Where the records appear below, transcribe them exactly, leaving none out.

+ + + + +

## config.mk

```make
export PLATFORM = sky130hd
export DESIGN_NAME = selection_credit_flat
export DESIGN_NICKNAME = d
export VERILOG_FILES = /design/src/rtl/selection_credit_if.sv /design/src/rtl/selection_credit.sv /design/src/flat_wrapper.sv
export SDC_FILE = /design/constraint.sdc
export NUM_CORES = 1
export LEC_CHECK = 0
export CORE_MARGIN = 2
export CORE_UTILIZATION = 52
export CTS_CLUSTER_DIAMETER = 50
export DETAILED_ROUTE_END_ITERATION = 8
export PLACE_DENSITY = 0.72
export SLEW_MARGIN = 20
export SYNTH_ARGS = -nofsm -noshare
export SYNTH_HDL_FRONTEND = slang
export SYNTH_SLANG_ARGS = --single-unit
```

## constraint.sdc

```tcl
create_clock -name clk -period 4.4 [get_ports clk]
set_input_delay 0.66 -clock clk [delete_from_list [all_inputs] [get_ports clk]]
set_output_delay 0.66 -clock clk [all_outputs]
set_load 0.01 [all_outputs]
```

+ + + + +

*OUTPUT BELOW*:
## config.mk

```make
export PLATFORM = sky130hd
export DESIGN_NAME = selection_credit_flat
export DESIGN_NICKNAME = d
export VERILOG_FILES = /design/src/rtl/selection_credit_if.sv /design/src/rtl/selection_credit.sv /design/src/flat_wrapper.sv
export SDC_FILE = /design/constraint.sdc
export NUM_CORES = 1
export LEC_CHECK = 0
export CORE_MARGIN = 2
export CORE_UTILIZATION = 52
export CTS_CLUSTER_DIAMETER = 50
export DETAILED_ROUTE_END_ITERATION = 8
export PLACE_DENSITY = 0.72
export SLEW_MARGIN = 20
export SYNTH_ARGS = -nofsm -noshare
export SYNTH_HDL_FRONTEND = slang
export SYNTH_SLANG_ARGS = --single-unit
```

## constraint.sdc

```tcl
create_clock -name clk -period 4.4 [get_ports clk]
set_input_delay 0.66 -clock clk [delete_from_list [all_inputs] [get_ports clk]]
set_output_delay 0.66 -clock clk [all_outputs]
set_load 0.01 [all_outputs]
```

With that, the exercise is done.